Dataset entries

===== src/rtl/uart_pkg.sv =====
// Shared types and constants for the shared-console UART transmitter.
// The optional idle-release feature is enabled by defining UART_ARB_TIMEOUT_EN.
package uart_pkg;

  localparam int         UART_DATA_BITS = 8;
  localparam logic [7:0] UART_NEWLINE   = 8'h0A;

  typedef enum logic {
    ARB,
    LOCK
  } arb_state_e;

  typedef enum logic [1:0] {
    S_IDLE,
    S_START,
    S_DATA,
    S_STOP
  } ser_state_e;

endpackage


===== src/rtl/uart_tx_core.sv =====
// 8N1 serializer: one start bit, eight data bits LSB first, one stop bit,
// each held PULSE_WIDTH clocks, followed by at least one idle cycle.
module uart_tx_core
  import uart_pkg::*;
#(
  parameter int PULSE_WIDTH = 64
) (
  input  logic                      clk,
  input  logic                      reset,
  input  logic                      load,
  input  logic [UART_DATA_BITS-1:0] load_data,
  output logic                      ready,
  output logic                      tx
);

  localparam int            TW       = (PULSE_WIDTH > 1) ? $clog2(PULSE_WIDTH) : 1;
  localparam logic [TW-1:0] TMR_LAST = TW'(PULSE_WIDTH - 1);

  ser_state_e                state;
  logic [TW-1:0]             bit_tmr;
  logic [2:0]                bit_idx;
  logic [UART_DATA_BITS-1:0] shreg;
  logic                      tmr_done;

  assign tmr_done = (bit_tmr == TMR_LAST);
  assign ready    = (state == S_IDLE);

  always_ff @(posedge clk) begin
    if (reset) begin
      state   <= S_IDLE;
      tx      <= 1'b1;
      bit_tmr <= '0;
      bit_idx <= '0;
      shreg   <= '0;
    end else begin
      case (state)
        S_IDLE: begin
          tx <= 1'b1;
          if (load) begin
            shreg   <= load_data;
            bit_tmr <= '0;
            bit_idx <= '0;
            tx      <= 1'b0;
            state   <= S_START;
          end
        end
        S_START: begin
          if (tmr_done) begin
            bit_tmr <= '0;
            tx      <= shreg[0];
            state   <= S_DATA;
          end else begin
            bit_tmr <= bit_tmr + 1'b1;
          end
        end
        S_DATA: begin
          if (tmr_done) begin
            bit_tmr <= '0;
            if (bit_idx == 3'd7) begin
              tx    <= 1'b1;
              state <= S_STOP;
            end else begin
              // shreg[1] is the next bit once the current LSB is shifted out
              bit_idx <= bit_idx + 1'b1;
              shreg   <= shreg >> 1;
              tx      <= shreg[1];
            end
          end else begin
            bit_tmr <= bit_tmr + 1'b1;
          end
        end
        S_STOP: begin
          if (tmr_done) begin
            bit_tmr <= '0;
            state   <= S_IDLE;
          end else begin
            bit_tmr <= bit_tmr + 1'b1;
          end
        end
        default: state <= S_IDLE;
      endcase
    end
  end

endmodule


===== src/rtl/uart_tx_arbiter.sv =====
// Line-granular round-robin sharing of one UART tx pin among NUM_REQ byte streams.
// Define UART_ARB_TIMEOUT_EN to release a lock whose owner goes quiet for TIMEOUT clocks.
module uart_tx_arbiter
  import uart_pkg::*;
#(
  parameter int NUM_REQ     = 4,
  parameter int PULSE_WIDTH = 64,
  parameter int MAX_LINE    = 128,
  parameter int TIMEOUT     = 4096
) (
  input  logic                       clk,
  input  logic                       reset,
  input  logic [NUM_REQ-1:0]         req_valid,
  input  logic [8*NUM_REQ-1:0]       req_data,
  output logic [NUM_REQ-1:0]         req_ready,
  output logic                       tx,
  output logic                       busy,
  output logic [$clog2(NUM_REQ)-1:0] owner
);

  localparam int            OW       = $clog2(NUM_REQ);
  localparam int            CW       = $clog2(MAX_LINE + 1);
  localparam logic [CW-1:0] CNT_LAST = CW'(MAX_LINE - 1);
  localparam logic [OW-1:0] OWN_LAST = OW'(NUM_REQ - 1);

  if (NUM_REQ < 2 || PULSE_WIDTH < 1 || MAX_LINE < 1 || TIMEOUT < 1) begin : g_param_check
    $error("uart_tx_arbiter: illegal parameter combination");
  end

  // Handshake rule: a byte moves only in a cycle where req_valid[i] and
  // req_ready[i] are both high; req_ready never depends on req_valid.
  arb_state_e    arb_state;
  logic [OW-1:0] owner_q;
  logic [OW-1:0] rr_ptr;
  logic [OW-1:0] next_ptr;
  logic [OW-1:0] grant_idx;
  logic [OW-1:0] cand_idx;
  logic [CW-1:0] byte_cnt;
  logic [7:0]    cur_byte;
  logic          grant_found;
  logic          ser_ready;
  logic          handshake;
  logic          timeout_hit;
  logic          release_line;

  // Scan offsets from high to low so the nearest asserted index at/after rr_ptr wins.
  always_comb begin
    grant_found = 1'b0;
    grant_idx   = '0;
    cand_idx    = '0;
    for (int i = NUM_REQ - 1; i >= 0; i--) begin
      cand_idx = OW'((int'(rr_ptr) + i) % NUM_REQ);
      if (req_valid[cand_idx]) begin
        grant_found = 1'b1;
        grant_idx   = cand_idx;
      end
    end
  end

  always_comb begin
    req_ready = '0;
    if (arb_state == LOCK) req_ready[owner_q] = ser_ready;
  end

  assign cur_byte     = req_data[{owner_q, 3'b000} +: 8];
  assign handshake    = (arb_state == LOCK) && req_valid[owner_q] && ser_ready;
  assign release_line = (handshake && ((cur_byte == UART_NEWLINE) || (byte_cnt == CNT_LAST)))
                        || timeout_hit;
  assign next_ptr     = (owner_q == OWN_LAST) ? '0 : owner_q + 1'b1;
  assign busy         = (arb_state == LOCK) || !ser_ready;
  assign owner        = owner_q;

  always_ff @(posedge clk) begin
    if (reset) begin
      arb_state <= ARB;
      owner_q   <= '0;
      rr_ptr    <= '0;
      byte_cnt  <= '0;
    end else begin
      case (arb_state)
        ARB: begin
          if (grant_found) begin
            owner_q   <= grant_idx;
            arb_state <= LOCK;
          end
        end
        LOCK: begin
          if (release_line) begin
            rr_ptr    <= next_ptr;
            byte_cnt  <= '0;
            arb_state <= ARB;
          end else if (handshake) begin
            byte_cnt <= byte_cnt + 1'b1;
          end
        end
        default: arb_state <= ARB;
      endcase
    end
  end

`ifdef UART_ARB_TIMEOUT_EN
  localparam int IW = $clog2(TIMEOUT + 1);
  logic [IW-1:0] idle_cnt;

  // Counts only while the line is free to take a byte but the owner offers none.
  always_ff @(posedge clk) begin
    if (reset || arb_state != LOCK || handshake || timeout_hit) begin
      idle_cnt <= '0;
    end else if (ser_ready && !req_valid[owner_q]) begin
      idle_cnt <= idle_cnt + 1'b1;
    end
  end

  assign timeout_hit = (arb_state == LOCK) && (idle_cnt == IW'(TIMEOUT));
`else
  assign timeout_hit = 1'b0;
`endif

  uart_tx_core #(
    .PULSE_WIDTH(PULSE_WIDTH)
  ) u_core (
    .clk      (clk),
    .reset    (reset),
    .load     (handshake),
    .load_data(cur_byte),
    .ready    (ser_ready),
    .tx       (tx)
  );

endmodule


===== config.mk =====
export PLATFORM = sky130hd
export DESIGN_NAME = uart_tx_arbiter
export DESIGN_NICKNAME = d
export VERILOG_FILES = /design/src/rtl/uart_pkg.sv /design/src/rtl/uart_tx_core.sv /design/src/rtl/uart_tx_arbiter.sv
export SDC_FILE = /design/constraint.sdc
export NUM_CORES = 1
export LEC_CHECK = 0
export BUFFER_PORTS_ARGS = -buffer_cell sky130_fd_sc_hd__buf_2
export CELL_PAD_IN_SITES_DETAIL_PLACEMENT = 1
export CELL_PAD_IN_SITES_GLOBAL_PLACEMENT = 1
export CORE_MARGIN = 1.5
export CORE_UTILIZATION = 30
export DETAILED_ROUTE_END_ITERATION = 16
export PLACE_DENSITY_LB_ADDON = 0.1
export SYNTH_ARGS = -nofsm -noshare
export SYNTH_HDL_FRONTEND = slang
export SYNTH_HIERARCHICAL = 1
export SYNTH_SLANG_ARGS = --single-unit
export TNS_END_PERCENT = 1

===== constraint.sdc =====
create_clock -name clk -period 4.95 [get_ports clk]
set_clock_uncertainty 0.1 [all_clocks]
set_input_delay 0.99 -clock clk [delete_from_list [all_inputs] [get_ports clk]]
set_output_delay 0.99 -clock clk [all_outputs]
set_load 0.01 [all_outputs]

=== Word-level counts from Yosys, hierarchy flattened ===
Cells that the tools add are included.

* Register bits after elaboration: 33
* Bits of input ports: 38
* Output and inout bits: 8
* Word-level logic and storage cells: 106

* Add/subtract/negate cells: 7
* Order comparisons: 6
* Equality and inequality tests: 14
* Shift-type cells: 1
* Multiplexer cells: 49
* Bitwise gates (word level): 2
* Reductions and logical operators: 18

{| class="wikitable"
|+ Operator list
! kind !! count
|-
| two-way mux 8 bit || 5
|-
| variable part select 32 x 6 -> 8 bit || 1
|-
| two-way mux 2 bit || 10
|-
| two-way mux 1 bit || 16
|-
| one-hot mux 8 bit (2 select lines) || 1
|-
| less-than comparator 2 x 3 -> 1 bit (second input constant) || 5
|-
| two-way mux 6 bit || 2
|-
| one-hot mux 6 bit (2 select lines) || 1
|-
| binary-select mux 1 bit (select 2 bit) || 5
|-
| != test 2 x 1 -> 1 bit (second input constant) || 5
|-
| two-way mux 3 bit || 3
|-
| adder 8 x 1 -> 8 bit (second input constant) || 1
|-
| == test 8 x 4 -> 1 bit (second input constant) || 1
|-
| == test 8 x 7 -> 1 bit (second input constant) || 1
|-
| one-hot mux 2 bit (4 select lines) || 1
|-
| adder 6 x 1 -> 6 bit (second input constant) || 1
|-
| == test 2 bit (second input constant) || 3
|-
| == test 6 bit (second input constant) || 1
|-
| one-hot mux 3 bit (2 select lines) || 1
|-
| AND reduction 2 bit || 3
|-
| AND reduction 5 bit || 1
|-
| adder 2 x 1 -> 2 bit (second input constant) || 2
|-
| adder 2 bit (second input constant) || 2
|-
| bitwise AND 4 bit || 1
|-
| 19 further kinds || 24
|}

=== Logic depth before layout (Yosys ltp) ===
Gate-level depths: netlist (run 1).

* Depth after elaboration: 9
* Mapped depth: 11
* Depth with buffers taken out: 9

=== By module ===
The synthesis (run 1) kept the hierarchy.

{| class="wikitable"
|+ By module, submodules not included
! module !! instances !! cells each !! area each (µm²) !! seq. area each (µm²)
|-
| uart_tx_core || 1 || 145 || 1169.9 || 400.4
|-
| uart_tx_arbiter || 1 || 111 || 1094.8 || 260.2
|}

=== Least setup slack after synthesis (run 1) ===
OpenSTA, ideal clock, no wires.

* Path kind: in2reg
* Start: in req_valid[1]
* End: reg u_core.shreg[0]
* Setup time: 91 ps
* Arrival: 2794 ps
* Required time: 4759 ps
* Path slack: 1965 ps
* Cell stages on the path: 9
* Path buffers: 2
* Cells stage by stage: mux4_1 nand2_1 inv_1 clkbuf_1 and3b_1 clkbuf_1 a21oi_1 o31ai_1 a311oi_1

* Longest elaborated chain between the ends: 6

{| class="wikitable"
|+ Ends and longest elaborated chain
! element !! RTL line !! RTL
|-
| start, declared || uart_tx_arbiter.sv:13 || <nowiki>input logic [NUM_REQ-1:0] req_valid,</nowiki>
|-
| binary-select mux 1 bit (select 2 bit) || uart_tx_arbiter.sv:66 || <nowiki>assign handshake = (arb_state == LOCK) && req_valid[owner_q] && ser_ready;</nowiki>
|-
| two-way mux 1 bit (not written as such) || uart_tx_arbiter.sv:66 ||
|-
| logical AND 1 bit (2 in series) || uart_tx_arbiter.sv:66 ||
|-
| via handshake || uart_tx_arbiter.sv:42 || <nowiki>logic handshake;</nowiki>
|-
| != test 2 x 1 -> 1 bit (no source line) || n/a ||
|-
| AND reduction 4 bit (no source line) || n/a ||
|-
| end signal, assigned || uart_tx_core.sv:40 || <nowiki>shreg <= load_data;</nowiki>
|-
| end signal, assigned || uart_tx_core.sv:65 || <nowiki>shreg <= shreg >> 1;</nowiki>
|-
| end, declared || uart_tx_core.sv:22 || <nowiki>logic [UART_DATA_BITS-1:0] shreg;</nowiki>
|}

The timed path passes the listed nets, and every way through them passes these cells. The select of a mux whose other input is x is not followed.
A chain may end at the register's enable or synchronous reset.

=== Worst setup path after layout (run 1) ===
* Start: reg owner_q[0] (netlist: owner[0])
* End: reg u_core.shreg[0]

* Longest elaborated chain between the ends: 6
* Elaborated cells between the ends (all ways): 9
* Those cells by class: eq/ne: 1; shift: 1; mux: 4; reduce/logical: 3

{| class="wikitable"
|+ Ends and longest elaborated chain
! element !! RTL line !! RTL
|-
| start, declared || uart_tx_arbiter.sv:33 || <nowiki>logic [OW-1:0] owner_q;</nowiki>
|-
| start signal, assigned || uart_tx_arbiter.sv:83 || <nowiki>owner_q <= grant_idx;</nowiki>
|-
| parallel branches: the longest is 6 deep, another holds variable part select 32 x 6 -> 8 bit || n/a ||
|}

Several ways; the timed one is not identified. The select of a mux whose other input is x is not followed.

==> key figures, run 1 <==
STA
  – Final setup vio count: 0
  – Period utilization: approximately two thirds
  – Remaining max-slew budget at the tightest pin: a little over half
  – Final worst path period need: 3.34 ns
  – Unrepaired setup endpoints after global routing: false
  – Final Hold Fails: 0
  – Pin slew with the least headroom to its limit: 0.701 ns
  – Number of pins with negative max-slew slack in the final report: 0
  – Aggregate negative setup slack: 0 ns
  – F_max: around 300 MHz

Routing
  – Met2 routed wirelength: between 2 and 3 mm
  – Antenna viol nets, final: 0
  – Routed via count: a little over 2000
  – Number of design rule violations left after detail routing: 0
  – DRC marker count from the first detailed-route iteration: 65
  – Initial DRT Pass Iterations: 4
  – Wire length the detailed router placed on met1: between 2 and 3 mm
  – Post-detailed-routing wire length: slightly below 6 mm
  – Detailed-routed wire length on met3: about 210 µm
  – Top Layer Used: met4
  – Via/cell ratio: 5.25
  – Avg WL per Cell: about 15 µm

Synth
  – Cells after Synth: 256
  – Post-synth net total: 306
  – Async set-reset flop share out of synthesis: 0%
  – Post-synth design cell area: around 2300 µm²
  – Sequential share of the synthesized area: between 20 and 30%
  – Count of warnings emitted by yosys: 6
  – Count of flip-flops with a built-in enable after synthesis: 0
  – Synth unique cells: between 50 and 60
  – Count of state elements after synthesis: 33
  – Synthesized area divided by synthesized cell count: 8.85 µm²
  – Primary flip-flop cell chosen by synthesis mapping: sky130_fd_sc_hd__dfxtp_1

Layout
  – Number of fillers in the final layout: 915
  – P&R area growth vs syn: 14.6%
  – Most common cell after layout, fill and taps aside: sky130_fd_sc_hd__buf_2
  – Total inserted antenna cells: 0
  – Design Area, Final: around 2600 µm²
  – Fraction of layout instances using a drive strength above 1: between 20% and 30%
  – Post-layout net count: 343
  – Most frequent cells in the layout: sky130_fd_sc_hd__buf_2, sky130_fd_sc_hd__dfxtp_1, sky130_fd_sc_hd__inv_1

Global routing
  – Wire length of the first global-routing pass: around 10 mm
  – Remaining global-route overflow: 0
  – Antenna violations before repair: 0
  – Overall routing resource usage: between 10% and 20%
  – Largest net degree at the start of global routing: 37
  – Number of global-route vias before repair: between 2000 and 2500

Floorplan
  – Initial standard-cell utilization of the core: roughly 31%
  – Area of the die: 8080 µm²
  – Floorplan core area: around 7300 µm²
  – Number of primary I/O pins: 46
  – Number of rows created at floorplan: 31
  – Die Width: about 90 µm
  – Die Ht: 89.9 µm

Critical path
  – Launch instance of the worst register-to-register path: owner[0]
  – Classification of the worst setup path: flip-flop to flip-flop
  – Worst reg-to-reg path cell count: 7
  – Cells traversed along the worst timing path: mux4_1 > nand2_1 > inv_1 > mux2_2 > nand2_1 > o31ai_1 > a311oi_1
  – CP Capture Type: flip-flop
  – Critical path required time: just over 5 ns
  – Crit-path most repeated cell: sky130_fd_sc_hd__nand2_1
  – CP startpoint kind: flip-flop
  – Critical path buffer and inverter count: 1
  – CP max stage cell: sky130_fd_sc_hd__mux4_1
  – Minimum setup slack among reg-to-reg paths: ~1.6 ns
  – Top cell family by delay on the critical path: multiplexers
  – CP arrival: 3.43 ns
  – Largest fanout on the critical path: 18
  – Crit Reg-Reg Endpoint: u_core/shreg[0]
  – Max incr delay on CP: 0.79 ns

Clock tree
  – Count of buffers added by post-CTS timing repair for setup: 0
  – Root Buffer Master: sky130_fd_sc_hd__clkbuf_8
  – Later-pin clock latency in the skew report: roughly 0.28 ns
  – Clock transition at the register clock pins on the worst setup and hold paths after CTS: 0.07 ns
  – Post-cts gate resize count: 0
  – Longest Clk Path Bufs: 2
  – TritonCTS clock tree: built
  – TritonCTS Buffers: 5
  – Number of clock sinks: 33
  – Cts-stage hold buffer count: 0
  – # H-tree levels: 2

Placement
  – Port buffer count: 45
  – Final HPWL from detailed placement: 4.40 mm
  – Placed inst area: 2510 µm²
  – GPL Wtd Cong: 0.757

Worst hold path
  – Hold Path End: u_core/shreg[3]
  – Hold path depth: 2
  – Min-Delay Path Class: flip-flop to flip-flop
  – HP Start: u_core/shreg[3]

Job
  – Count of maximum capacitance violations: 0

Pwr
  – Peak supply drop: approximately 0.13 mV
  – Static Leak: 1.03 nW
  – Power per cell area: about 330 nW/µm²

Status
  – Status: completed
## worst min-delay path: cells and delay by family (launching register included)
kind                   cells  cell delay, ns
buffers and inverters      1            0.05
AO/OA/AOI/OAI              1            0.06
flip-flops                 1            0.32
## layer usage
layer  vias up  GRT usage (%)
li1       1036              -
met1       980           19.1
met4         0           5.03
met3         7           3.13
met5         -              0
met2        40           26.9
## registers in the layout (all words and copies together) (netlist names)
signal	flops
arb_state	1
rr_ptr	2
u_core/bit_tmr	6
u_core/bit_idx	3
u_core/tx	1
u_core/state	2
owner	2
u_core/shreg	8
byte_cnt	8
## stage by stage
step                util, %  cells  hold WS (ns)  power [mW]  worst slack, ns
finish                 35.6    393         0.382       0.849             1.61
global route           35.6    393         0.415       0.919             1.33
CTS                    35.6    393         0.388       0.864             1.60
detailed placement     34.5    385         0.374       0.659             1.43
global placement       34.5    385         0.367       0.657             1.51
floorplan                 -    256         0.352       0.566             1.97
## worst max path at each step
stage                       from               to  cells past startpoint
floorplan           req_valid[1]  u_core/shreg[0]                      9
global placement    req_valid[1]  u_core/shreg[3]                      8
detailed placement  req_valid[1]  u_core/shreg[5]                      8
CTS                     owner[0]  u_core/shreg[0]                      7
global route            owner[0]  u_core/shreg[6]                      7
finish                  owner[0]  u_core/shreg[0]                      7
## cell type report
cell class	count	area (µm²)	area share, %
multi-input cells	181	1400	53.9
flip-flops and latches	33	661	25.5
repair buffers	46	233	8.97
well taps	99	124	4.77
inverters	26	97.6	3.76
clock buffers	6	72.6	2.80
clock inverters	2	10.0	0.386
## Yosys cell counts, types with 2 or more instances
library cell / instances / area [µm²]
sky130_fd_sc_hd__a21oi_1: 22 / 110
sky130_fd_sc_hd__o221ai_1: 3 / 26.3
sky130_fd_sc_hd__o2111ai_1: 3 / 26.3
sky130_fd_sc_hd__a211oi_1: 7 / 52.6
sky130_fd_sc_hd__nand2b_1: 4 / 25.0
sky130_fd_sc_hd__and3_1: 7 / 43.8
sky130_fd_sc_hd__o21ai_0: 10 / 50.1
sky130_fd_sc_hd__inv_1: 26 / 97.6
sky130_fd_sc_hd__nor2_1: 15 / 56.3
sky130_fd_sc_hd__nand3_1: 7 / 35.0
sky130_fd_sc_hd__o32ai_1: 2 / 17.5
sky130_fd_sc_hd__ha_1: 12 / 150
sky130_fd_sc_hd__mux2i_1: 2 / 20.0
sky130_fd_sc_hd__buf_6: 3 / 33.8
sky130_fd_sc_hd__buf_2: 2 / 10.0
sky130_fd_sc_hd__nand4bb_1: 2 / 22.5
sky130_fd_sc_hd__xor2_1: 5 / 43.8
sky130_fd_sc_hd__dfxtp_1: 33 / 661
sky130_fd_sc_hd__nand4_1: 4 / 25.0
sky130_fd_sc_hd__a31oi_1: 2 / 12.5
sky130_fd_sc_hd__nand2_1: 14 / 52.6
sky130_fd_sc_hd__o31ai_1: 7 / 52.6
sky130_fd_sc_hd__clkbuf_1: 7 / 26.3
sky130_fd_sc_hd__mux4_1: 8 / 210
sky130_fd_sc_hd__nor2b_1: 2 / 12.5
sky130_fd_sc_hd__or4_1: 2 / 15.0
sky130_fd_sc_hd__and2_1: 2 / 12.5
sky130_fd_sc_hd__or3_1: 3 / 18.8
sky130_fd_sc_hd__nor3_1: 4 / 20.0
sky130_fd_sc_hd__a311oi_1: 9 / 78.8
## power breakdown
group	switching (mW)	internal, mW	total, mW
clock	0.102	0.0975	0.200
combinational	0.192	0.124	0.316
sequential	0.0338	0.300	0.334
total	0.328	0.521	0.849
## kinds of logic (layout without fill, tap and decap cells)
family / Yosys count / count (layout) / share of synthesized area, %
AND/OR/NAND/NOR: 76 / 76 / 18.5
AO/OA/AOI/OAI: 75 / 75 / 22.7
buffers and inverters: 42 / 80 / 9.12
flip-flops: 33 / 33 / 29.2
adder cells (fa/ha/maj): 12 / 12 / 6.63
multiplexers: 12 / 12 / 11.7
XOR/XNOR: 6 / 6 / 2.32
(Power assumes the default switching activity.)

**TASK ITEM:**
Among the lines above, repeat exactly those from the line with "resize count: 0" to the line with "Class: flip-flop to flip-flop", counting both ends.

**EXERCISE RESULT:**
  – Post-cts gate resize count: 0
  – Longest Clk Path Bufs: 2
  – TritonCTS clock tree: built
  – TritonCTS Buffers: 5
  – Number of clock sinks: 33
  – Cts-stage hold buffer count: 0
  – # H-tree levels: 2

Placement
  – Port buffer count: 45
  – Final HPWL from detailed placement: 4.40 mm
  – Placed inst area: 2510 µm²
  – GPL Wtd Cong: 0.757

Worst hold path
  – Hold Path End: u_core/shreg[3]
  – Hold path depth: 2
  – Min-Delay Path Class: flip-flop to flip-flop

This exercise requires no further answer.